TASK BRIEF: Please copy, exactly as they appear below, the lines from the one containing "StEspera1 = 1'b1" through the one containing "(count_0 != '0);".

--------------------

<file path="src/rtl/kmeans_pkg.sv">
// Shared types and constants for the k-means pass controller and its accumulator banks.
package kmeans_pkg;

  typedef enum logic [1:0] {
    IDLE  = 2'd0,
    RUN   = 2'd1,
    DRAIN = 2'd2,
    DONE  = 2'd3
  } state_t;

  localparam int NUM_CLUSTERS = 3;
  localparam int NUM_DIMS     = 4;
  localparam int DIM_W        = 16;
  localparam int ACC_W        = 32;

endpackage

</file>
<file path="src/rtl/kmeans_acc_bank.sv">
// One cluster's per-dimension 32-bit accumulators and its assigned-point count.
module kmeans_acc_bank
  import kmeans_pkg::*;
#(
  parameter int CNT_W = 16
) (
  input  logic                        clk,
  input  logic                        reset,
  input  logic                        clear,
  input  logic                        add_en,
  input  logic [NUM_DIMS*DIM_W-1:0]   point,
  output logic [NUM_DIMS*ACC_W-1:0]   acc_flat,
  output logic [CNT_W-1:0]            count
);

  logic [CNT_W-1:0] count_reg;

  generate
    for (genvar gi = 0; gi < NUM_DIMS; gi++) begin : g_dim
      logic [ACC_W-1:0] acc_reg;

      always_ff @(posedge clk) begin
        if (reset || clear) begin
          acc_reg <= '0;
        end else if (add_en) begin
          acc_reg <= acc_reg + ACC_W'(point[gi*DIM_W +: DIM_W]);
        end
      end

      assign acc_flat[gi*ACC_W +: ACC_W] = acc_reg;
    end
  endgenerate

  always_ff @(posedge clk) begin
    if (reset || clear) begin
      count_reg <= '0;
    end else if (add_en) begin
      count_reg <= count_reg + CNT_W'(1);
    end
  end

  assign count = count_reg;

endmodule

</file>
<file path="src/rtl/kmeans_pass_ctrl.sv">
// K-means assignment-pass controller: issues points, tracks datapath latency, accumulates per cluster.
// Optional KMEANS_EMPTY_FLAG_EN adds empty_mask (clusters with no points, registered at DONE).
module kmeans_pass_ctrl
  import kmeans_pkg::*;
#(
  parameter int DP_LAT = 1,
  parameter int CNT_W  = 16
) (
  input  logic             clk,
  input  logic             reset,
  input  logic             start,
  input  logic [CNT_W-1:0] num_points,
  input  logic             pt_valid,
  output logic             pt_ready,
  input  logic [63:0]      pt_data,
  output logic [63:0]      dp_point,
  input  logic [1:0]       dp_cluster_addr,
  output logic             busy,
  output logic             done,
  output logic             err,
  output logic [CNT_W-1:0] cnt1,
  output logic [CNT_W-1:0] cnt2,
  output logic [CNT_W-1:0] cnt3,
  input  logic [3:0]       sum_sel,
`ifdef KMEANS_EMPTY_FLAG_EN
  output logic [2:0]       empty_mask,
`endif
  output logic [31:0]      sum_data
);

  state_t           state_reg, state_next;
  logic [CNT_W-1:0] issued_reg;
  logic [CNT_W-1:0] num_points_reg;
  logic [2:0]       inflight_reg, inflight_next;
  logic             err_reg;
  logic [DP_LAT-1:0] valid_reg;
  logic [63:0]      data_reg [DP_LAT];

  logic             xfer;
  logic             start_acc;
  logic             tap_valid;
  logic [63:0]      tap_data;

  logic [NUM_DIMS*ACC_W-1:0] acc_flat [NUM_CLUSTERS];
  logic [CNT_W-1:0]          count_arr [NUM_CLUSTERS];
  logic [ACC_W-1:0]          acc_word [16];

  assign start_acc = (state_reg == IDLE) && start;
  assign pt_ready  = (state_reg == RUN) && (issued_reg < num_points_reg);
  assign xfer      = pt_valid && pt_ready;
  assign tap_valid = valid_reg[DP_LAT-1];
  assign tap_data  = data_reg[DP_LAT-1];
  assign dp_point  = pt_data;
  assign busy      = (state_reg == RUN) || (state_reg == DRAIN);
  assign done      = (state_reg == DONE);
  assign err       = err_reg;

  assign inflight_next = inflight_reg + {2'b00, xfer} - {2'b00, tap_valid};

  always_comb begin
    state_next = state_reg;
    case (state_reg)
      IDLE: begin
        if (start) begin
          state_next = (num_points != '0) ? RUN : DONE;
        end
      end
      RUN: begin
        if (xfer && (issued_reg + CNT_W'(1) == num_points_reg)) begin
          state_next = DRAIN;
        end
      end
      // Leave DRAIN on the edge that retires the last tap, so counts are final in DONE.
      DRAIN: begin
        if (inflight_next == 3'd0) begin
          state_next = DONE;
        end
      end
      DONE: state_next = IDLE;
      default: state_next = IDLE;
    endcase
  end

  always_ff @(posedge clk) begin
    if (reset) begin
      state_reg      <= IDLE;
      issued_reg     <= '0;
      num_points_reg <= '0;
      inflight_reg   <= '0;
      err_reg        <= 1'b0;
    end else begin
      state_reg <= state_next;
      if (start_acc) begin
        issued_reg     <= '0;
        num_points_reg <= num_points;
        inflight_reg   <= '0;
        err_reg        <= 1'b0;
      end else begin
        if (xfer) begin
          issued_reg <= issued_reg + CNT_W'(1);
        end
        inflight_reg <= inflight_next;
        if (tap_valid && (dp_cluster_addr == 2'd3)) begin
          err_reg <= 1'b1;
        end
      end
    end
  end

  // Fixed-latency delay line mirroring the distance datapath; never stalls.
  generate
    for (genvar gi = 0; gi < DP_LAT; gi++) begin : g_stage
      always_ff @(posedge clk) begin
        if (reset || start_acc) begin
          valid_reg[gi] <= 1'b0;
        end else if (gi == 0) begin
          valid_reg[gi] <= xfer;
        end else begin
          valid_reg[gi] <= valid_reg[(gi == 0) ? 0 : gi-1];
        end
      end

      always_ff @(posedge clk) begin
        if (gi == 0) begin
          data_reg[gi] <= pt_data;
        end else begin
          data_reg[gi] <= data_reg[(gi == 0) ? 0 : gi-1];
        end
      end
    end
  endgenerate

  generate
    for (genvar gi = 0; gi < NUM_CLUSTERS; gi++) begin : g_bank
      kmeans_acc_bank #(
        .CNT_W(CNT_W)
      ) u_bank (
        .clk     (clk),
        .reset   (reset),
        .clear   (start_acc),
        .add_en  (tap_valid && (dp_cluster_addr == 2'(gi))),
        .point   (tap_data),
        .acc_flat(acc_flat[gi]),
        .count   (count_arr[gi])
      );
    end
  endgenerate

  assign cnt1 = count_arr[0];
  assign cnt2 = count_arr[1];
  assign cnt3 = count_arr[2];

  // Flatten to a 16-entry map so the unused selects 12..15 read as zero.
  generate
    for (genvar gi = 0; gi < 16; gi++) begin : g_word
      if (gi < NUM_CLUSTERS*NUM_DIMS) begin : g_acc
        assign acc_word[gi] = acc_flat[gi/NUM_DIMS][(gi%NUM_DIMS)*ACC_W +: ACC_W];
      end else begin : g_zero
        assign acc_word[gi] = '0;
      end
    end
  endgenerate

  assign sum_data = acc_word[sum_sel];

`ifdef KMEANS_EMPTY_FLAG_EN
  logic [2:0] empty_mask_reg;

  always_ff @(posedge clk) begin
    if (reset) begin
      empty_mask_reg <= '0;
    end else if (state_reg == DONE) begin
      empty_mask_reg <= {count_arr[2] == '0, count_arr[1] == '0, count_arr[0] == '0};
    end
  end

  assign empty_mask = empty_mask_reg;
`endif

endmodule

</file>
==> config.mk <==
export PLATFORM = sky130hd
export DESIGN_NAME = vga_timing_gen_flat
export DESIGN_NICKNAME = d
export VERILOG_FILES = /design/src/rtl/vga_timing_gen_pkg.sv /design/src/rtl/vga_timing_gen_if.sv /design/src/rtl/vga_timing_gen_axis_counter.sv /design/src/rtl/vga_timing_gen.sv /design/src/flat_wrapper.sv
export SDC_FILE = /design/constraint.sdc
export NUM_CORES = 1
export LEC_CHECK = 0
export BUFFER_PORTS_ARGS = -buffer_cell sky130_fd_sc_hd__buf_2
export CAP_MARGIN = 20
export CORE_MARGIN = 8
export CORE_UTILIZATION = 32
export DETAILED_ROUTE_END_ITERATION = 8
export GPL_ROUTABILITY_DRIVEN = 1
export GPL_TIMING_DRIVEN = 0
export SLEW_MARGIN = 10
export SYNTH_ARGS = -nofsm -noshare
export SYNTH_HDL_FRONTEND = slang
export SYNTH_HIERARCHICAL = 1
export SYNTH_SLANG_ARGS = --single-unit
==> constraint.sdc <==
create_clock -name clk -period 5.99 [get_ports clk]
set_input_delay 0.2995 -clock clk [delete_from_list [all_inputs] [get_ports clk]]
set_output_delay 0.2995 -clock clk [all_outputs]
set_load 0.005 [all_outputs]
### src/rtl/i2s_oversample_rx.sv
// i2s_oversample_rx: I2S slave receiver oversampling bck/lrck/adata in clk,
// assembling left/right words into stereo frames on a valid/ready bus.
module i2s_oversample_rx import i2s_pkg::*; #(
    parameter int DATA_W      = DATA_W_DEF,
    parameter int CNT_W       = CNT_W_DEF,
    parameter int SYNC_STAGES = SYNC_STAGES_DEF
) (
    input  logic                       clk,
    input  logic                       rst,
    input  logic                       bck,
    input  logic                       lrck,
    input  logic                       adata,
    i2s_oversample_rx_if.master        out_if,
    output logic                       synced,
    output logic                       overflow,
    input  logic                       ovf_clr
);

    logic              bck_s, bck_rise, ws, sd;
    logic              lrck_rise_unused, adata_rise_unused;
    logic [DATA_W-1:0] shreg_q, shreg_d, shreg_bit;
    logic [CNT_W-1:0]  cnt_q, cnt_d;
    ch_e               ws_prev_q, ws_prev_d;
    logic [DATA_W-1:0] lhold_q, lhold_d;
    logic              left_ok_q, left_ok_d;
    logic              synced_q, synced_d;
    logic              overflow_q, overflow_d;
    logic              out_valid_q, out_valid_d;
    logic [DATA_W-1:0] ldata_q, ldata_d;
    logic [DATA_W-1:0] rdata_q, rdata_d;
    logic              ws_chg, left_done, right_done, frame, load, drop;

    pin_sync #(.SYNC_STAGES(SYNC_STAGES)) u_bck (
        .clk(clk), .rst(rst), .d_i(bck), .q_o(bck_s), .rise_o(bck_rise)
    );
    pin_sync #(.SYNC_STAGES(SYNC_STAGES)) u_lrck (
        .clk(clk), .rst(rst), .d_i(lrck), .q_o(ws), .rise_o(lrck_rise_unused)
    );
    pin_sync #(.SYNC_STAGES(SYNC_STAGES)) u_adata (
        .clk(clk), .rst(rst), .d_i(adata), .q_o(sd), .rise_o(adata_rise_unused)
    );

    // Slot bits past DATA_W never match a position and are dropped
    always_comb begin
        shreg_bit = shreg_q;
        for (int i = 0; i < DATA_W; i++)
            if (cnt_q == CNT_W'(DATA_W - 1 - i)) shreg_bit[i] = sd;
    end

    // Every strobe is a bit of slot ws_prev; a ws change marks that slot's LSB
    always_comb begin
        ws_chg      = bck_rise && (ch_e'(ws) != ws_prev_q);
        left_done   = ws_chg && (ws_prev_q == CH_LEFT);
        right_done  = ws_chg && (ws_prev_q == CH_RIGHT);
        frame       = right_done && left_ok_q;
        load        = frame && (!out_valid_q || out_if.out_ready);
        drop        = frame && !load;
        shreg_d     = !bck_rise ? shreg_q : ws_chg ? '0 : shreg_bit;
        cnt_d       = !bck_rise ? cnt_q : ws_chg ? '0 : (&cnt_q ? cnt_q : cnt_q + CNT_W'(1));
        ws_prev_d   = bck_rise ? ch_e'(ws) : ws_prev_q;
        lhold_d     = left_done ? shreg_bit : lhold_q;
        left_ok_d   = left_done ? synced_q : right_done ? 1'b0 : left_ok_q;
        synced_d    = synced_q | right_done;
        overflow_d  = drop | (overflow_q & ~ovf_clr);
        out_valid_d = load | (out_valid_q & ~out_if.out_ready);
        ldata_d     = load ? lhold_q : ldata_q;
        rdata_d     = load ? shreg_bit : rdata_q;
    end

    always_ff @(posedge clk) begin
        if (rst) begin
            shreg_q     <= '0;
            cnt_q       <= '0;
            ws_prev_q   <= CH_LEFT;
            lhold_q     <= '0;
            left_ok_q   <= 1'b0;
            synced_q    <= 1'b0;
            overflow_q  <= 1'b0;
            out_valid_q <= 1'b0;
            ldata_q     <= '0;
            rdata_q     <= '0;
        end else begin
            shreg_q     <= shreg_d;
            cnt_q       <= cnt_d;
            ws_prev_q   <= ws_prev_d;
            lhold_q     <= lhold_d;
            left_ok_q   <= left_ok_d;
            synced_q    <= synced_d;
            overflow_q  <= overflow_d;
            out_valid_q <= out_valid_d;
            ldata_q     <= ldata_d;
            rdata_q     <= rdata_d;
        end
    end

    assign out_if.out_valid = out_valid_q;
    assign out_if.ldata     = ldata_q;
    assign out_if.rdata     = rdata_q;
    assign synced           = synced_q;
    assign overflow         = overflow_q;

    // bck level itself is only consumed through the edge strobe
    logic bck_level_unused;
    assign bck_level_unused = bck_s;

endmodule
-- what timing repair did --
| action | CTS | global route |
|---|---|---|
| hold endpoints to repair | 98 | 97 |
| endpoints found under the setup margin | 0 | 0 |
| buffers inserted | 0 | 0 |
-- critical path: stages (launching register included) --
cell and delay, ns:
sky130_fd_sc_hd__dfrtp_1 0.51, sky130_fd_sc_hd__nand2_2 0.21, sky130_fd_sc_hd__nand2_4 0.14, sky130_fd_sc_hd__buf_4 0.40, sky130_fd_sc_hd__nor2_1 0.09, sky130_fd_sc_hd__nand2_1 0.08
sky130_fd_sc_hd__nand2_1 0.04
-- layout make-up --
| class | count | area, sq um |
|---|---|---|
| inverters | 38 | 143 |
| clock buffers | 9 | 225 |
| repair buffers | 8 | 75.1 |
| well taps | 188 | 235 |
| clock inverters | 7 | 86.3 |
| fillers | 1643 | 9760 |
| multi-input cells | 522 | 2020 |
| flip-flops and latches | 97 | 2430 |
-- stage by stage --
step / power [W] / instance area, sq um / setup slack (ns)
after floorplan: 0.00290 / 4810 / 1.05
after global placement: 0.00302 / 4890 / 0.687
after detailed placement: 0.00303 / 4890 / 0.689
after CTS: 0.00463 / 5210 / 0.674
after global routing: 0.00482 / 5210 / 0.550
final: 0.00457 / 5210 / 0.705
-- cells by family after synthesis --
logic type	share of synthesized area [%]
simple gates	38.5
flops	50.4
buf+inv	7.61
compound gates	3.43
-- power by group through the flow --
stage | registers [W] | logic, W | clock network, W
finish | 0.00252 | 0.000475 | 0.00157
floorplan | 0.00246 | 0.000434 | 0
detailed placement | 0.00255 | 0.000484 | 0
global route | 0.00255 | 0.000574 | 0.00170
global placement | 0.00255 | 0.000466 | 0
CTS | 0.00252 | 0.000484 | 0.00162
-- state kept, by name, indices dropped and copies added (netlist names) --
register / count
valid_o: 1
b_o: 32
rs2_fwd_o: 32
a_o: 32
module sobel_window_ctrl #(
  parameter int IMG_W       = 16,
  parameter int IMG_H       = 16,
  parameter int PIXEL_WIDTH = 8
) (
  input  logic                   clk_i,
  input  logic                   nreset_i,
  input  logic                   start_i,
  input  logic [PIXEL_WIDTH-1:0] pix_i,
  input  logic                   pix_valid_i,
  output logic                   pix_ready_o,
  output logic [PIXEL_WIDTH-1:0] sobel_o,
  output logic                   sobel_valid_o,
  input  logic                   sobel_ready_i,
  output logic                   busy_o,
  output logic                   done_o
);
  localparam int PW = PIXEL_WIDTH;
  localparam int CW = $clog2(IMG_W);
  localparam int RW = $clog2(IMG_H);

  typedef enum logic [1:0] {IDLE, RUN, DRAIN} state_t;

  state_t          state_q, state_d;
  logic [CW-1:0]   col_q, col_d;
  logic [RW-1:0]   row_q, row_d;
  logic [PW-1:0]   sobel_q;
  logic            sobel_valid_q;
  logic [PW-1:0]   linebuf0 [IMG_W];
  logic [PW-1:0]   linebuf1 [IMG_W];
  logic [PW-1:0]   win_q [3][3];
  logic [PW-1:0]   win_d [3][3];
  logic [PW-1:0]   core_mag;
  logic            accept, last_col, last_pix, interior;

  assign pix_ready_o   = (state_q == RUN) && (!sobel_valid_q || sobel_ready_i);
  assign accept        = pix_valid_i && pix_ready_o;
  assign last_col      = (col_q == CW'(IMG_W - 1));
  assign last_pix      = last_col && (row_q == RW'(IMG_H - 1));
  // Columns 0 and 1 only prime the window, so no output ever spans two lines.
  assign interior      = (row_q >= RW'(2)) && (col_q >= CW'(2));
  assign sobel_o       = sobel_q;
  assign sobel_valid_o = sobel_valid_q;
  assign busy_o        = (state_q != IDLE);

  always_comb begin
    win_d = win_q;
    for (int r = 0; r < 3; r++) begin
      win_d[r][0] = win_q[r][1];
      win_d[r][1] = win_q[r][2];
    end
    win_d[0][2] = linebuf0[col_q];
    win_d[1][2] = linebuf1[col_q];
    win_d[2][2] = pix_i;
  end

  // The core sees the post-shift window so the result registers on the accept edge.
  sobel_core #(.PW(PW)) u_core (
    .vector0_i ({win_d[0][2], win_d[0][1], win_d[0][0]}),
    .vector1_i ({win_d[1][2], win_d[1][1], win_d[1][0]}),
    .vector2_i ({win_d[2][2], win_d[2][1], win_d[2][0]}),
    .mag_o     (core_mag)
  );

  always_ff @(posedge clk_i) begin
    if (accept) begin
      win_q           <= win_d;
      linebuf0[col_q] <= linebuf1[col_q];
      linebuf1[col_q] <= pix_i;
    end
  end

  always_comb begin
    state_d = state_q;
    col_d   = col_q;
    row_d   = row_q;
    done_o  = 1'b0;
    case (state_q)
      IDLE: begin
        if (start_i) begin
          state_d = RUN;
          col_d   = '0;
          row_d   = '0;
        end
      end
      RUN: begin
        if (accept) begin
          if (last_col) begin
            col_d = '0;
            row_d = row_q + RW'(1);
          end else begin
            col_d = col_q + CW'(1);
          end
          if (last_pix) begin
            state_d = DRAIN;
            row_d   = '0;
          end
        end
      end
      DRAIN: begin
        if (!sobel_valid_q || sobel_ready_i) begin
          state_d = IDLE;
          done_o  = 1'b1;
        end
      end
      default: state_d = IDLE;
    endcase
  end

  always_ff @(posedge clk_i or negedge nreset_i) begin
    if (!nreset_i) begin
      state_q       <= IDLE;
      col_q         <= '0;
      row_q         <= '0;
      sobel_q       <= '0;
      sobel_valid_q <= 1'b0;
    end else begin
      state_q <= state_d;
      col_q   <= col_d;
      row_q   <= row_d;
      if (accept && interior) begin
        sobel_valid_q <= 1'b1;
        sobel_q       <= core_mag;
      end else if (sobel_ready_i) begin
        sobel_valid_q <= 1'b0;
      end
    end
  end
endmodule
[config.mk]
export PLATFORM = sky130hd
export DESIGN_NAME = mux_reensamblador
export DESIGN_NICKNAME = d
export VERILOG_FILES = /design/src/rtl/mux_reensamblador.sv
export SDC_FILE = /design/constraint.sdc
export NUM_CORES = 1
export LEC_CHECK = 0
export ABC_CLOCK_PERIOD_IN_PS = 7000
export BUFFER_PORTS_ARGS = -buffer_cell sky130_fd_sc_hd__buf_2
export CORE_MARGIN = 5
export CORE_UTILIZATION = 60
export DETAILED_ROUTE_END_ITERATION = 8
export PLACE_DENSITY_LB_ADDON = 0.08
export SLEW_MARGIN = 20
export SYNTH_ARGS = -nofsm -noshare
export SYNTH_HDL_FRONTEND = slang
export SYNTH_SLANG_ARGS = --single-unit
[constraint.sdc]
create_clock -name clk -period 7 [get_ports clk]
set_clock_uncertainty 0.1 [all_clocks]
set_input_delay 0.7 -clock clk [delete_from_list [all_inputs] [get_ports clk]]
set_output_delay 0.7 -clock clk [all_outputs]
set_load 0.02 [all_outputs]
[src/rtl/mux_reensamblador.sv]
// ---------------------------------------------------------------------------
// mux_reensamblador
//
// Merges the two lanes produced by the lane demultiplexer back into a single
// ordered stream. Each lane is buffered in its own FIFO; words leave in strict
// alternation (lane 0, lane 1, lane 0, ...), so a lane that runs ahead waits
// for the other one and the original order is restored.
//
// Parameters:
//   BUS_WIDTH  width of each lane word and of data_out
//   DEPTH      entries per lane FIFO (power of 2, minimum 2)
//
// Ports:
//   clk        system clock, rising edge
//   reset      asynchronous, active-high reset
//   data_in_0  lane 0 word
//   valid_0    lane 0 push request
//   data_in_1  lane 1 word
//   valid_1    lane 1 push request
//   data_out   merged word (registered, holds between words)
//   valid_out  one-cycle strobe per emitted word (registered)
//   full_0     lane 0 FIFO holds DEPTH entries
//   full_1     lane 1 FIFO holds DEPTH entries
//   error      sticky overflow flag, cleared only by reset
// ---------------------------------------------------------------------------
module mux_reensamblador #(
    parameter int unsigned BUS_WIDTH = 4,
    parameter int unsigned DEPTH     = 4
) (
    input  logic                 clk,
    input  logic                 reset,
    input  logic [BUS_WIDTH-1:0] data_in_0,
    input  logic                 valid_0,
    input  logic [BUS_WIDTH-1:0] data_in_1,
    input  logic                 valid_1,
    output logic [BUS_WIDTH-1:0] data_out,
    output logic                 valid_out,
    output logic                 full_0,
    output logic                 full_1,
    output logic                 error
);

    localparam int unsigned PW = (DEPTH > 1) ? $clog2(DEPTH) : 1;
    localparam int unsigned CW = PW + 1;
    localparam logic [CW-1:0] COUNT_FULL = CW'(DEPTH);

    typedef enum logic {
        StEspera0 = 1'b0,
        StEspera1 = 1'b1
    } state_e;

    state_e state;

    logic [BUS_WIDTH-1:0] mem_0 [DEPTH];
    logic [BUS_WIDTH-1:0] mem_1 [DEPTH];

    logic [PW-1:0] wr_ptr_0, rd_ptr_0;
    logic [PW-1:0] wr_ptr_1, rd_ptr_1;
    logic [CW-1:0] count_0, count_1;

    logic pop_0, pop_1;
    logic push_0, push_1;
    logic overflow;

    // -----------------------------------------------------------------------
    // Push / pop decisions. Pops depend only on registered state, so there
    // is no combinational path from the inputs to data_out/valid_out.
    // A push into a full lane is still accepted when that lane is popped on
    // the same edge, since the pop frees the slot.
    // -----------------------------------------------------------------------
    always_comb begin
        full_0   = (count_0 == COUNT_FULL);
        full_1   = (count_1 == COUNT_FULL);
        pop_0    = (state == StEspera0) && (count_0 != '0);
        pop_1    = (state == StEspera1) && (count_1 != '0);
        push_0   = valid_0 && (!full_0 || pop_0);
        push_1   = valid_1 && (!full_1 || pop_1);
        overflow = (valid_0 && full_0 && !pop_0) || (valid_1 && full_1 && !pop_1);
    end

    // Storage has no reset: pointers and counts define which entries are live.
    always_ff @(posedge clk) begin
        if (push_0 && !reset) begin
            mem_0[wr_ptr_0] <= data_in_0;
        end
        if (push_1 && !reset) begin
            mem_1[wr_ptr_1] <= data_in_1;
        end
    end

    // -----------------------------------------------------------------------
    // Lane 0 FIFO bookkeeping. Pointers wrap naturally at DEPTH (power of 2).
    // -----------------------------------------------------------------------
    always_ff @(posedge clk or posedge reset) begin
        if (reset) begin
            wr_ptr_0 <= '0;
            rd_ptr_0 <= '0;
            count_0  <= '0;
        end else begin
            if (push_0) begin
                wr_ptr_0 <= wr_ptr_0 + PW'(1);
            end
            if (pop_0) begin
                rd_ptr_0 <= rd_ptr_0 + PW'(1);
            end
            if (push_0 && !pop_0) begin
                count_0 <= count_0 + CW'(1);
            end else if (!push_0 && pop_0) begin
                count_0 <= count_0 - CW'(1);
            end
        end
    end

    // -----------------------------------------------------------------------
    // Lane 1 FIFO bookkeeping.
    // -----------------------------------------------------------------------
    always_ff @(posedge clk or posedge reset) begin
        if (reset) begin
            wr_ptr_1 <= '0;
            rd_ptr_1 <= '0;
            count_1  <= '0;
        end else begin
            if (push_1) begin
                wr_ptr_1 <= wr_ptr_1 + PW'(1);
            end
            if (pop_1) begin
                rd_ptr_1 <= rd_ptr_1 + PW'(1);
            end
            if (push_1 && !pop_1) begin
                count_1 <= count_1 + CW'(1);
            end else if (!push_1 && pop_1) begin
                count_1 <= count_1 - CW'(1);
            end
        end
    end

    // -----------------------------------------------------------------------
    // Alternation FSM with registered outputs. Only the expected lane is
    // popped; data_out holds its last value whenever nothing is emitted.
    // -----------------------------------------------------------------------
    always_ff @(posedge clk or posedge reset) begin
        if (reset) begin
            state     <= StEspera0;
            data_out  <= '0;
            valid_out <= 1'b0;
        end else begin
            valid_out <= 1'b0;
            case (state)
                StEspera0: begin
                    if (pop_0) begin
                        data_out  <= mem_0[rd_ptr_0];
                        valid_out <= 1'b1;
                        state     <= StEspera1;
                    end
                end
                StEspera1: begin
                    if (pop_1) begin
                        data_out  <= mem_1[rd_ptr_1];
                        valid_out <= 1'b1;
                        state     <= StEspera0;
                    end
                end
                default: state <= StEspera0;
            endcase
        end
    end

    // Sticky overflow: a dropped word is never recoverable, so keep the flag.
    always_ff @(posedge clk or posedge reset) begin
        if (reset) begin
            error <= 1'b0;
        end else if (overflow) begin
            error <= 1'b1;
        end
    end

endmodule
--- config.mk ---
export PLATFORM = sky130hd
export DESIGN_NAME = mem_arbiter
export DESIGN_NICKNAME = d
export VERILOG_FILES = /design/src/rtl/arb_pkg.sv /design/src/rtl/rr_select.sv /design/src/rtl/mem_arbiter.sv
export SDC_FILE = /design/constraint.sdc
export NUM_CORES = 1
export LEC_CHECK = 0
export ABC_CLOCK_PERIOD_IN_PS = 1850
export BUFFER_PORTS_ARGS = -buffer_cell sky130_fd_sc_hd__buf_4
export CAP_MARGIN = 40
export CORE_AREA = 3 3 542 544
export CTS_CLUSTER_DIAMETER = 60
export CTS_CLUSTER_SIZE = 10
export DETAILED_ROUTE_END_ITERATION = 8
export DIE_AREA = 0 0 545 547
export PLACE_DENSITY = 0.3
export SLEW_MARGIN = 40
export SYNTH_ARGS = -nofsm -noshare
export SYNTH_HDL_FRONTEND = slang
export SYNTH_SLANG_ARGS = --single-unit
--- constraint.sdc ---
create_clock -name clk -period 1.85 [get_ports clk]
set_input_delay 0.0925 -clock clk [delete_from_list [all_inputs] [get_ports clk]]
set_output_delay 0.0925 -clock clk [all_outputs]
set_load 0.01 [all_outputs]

--------------------

YOUR SOLUTION:
        StEspera1 = 1'b1
    } state_e;

    state_e state;

    logic [BUS_WIDTH-1:0] mem_0 [DEPTH];
    logic [BUS_WIDTH-1:0] mem_1 [DEPTH];

    logic [PW-1:0] wr_ptr_0, rd_ptr_0;
    logic [PW-1:0] wr_ptr_1, rd_ptr_1;
    logic [CW-1:0] count_0, count_1;

    logic pop_0, pop_1;
    logic push_0, push_1;
    logic overflow;

    // -----------------------------------------------------------------------
    // Push / pop decisions. Pops depend only on registered state, so there
    // is no combinational path from the inputs to data_out/valid_out.
    // A push into a full lane is still accepted when that lane is popped on
    // the same edge, since the pop frees the slot.
    // -----------------------------------------------------------------------
    always_comb begin
        full_0   = (count_0 == COUNT_FULL);
        full_1   = (count_1 == COUNT_FULL);
        pop_0    = (state == StEspera0) && (count_0 != '0);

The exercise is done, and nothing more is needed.